[Saved data entries]
#####
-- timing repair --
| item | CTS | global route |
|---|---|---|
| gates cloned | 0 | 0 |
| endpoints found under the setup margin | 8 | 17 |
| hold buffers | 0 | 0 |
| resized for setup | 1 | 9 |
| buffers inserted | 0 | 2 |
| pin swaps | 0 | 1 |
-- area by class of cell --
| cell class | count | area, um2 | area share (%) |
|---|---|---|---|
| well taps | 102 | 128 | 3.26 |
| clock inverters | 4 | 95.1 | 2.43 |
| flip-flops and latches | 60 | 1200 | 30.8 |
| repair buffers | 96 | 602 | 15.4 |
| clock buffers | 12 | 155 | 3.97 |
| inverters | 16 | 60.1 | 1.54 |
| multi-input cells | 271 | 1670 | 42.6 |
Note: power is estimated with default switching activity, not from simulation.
#####
• _Work instruction_: Restate the data above in full, word for word.

• _Solution below_:
-- timing repair --
| item | CTS | global route |
|---|---|---|
| gates cloned | 0 | 0 |
| endpoints found under the setup margin | 8 | 17 |
| hold buffers | 0 | 0 |
| resized for setup | 1 | 9 |
| buffers inserted | 0 | 2 |
| pin swaps | 0 | 1 |
-- area by class of cell --
| cell class | count | area, um2 | area share (%) |
|---|---|---|---|
| well taps | 102 | 128 | 3.26 |
| clock inverters | 4 | 95.1 | 2.43 |
| flip-flops and latches | 60 | 1200 | 30.8 |
| repair buffers | 96 | 602 | 15.4 |
| clock buffers | 12 | 155 | 3.97 |
| inverters | 16 | 60.1 | 1.54 |
| multi-input cells | 271 | 1670 | 42.6 |
Note: power is estimated with default switching activity, not from simulation.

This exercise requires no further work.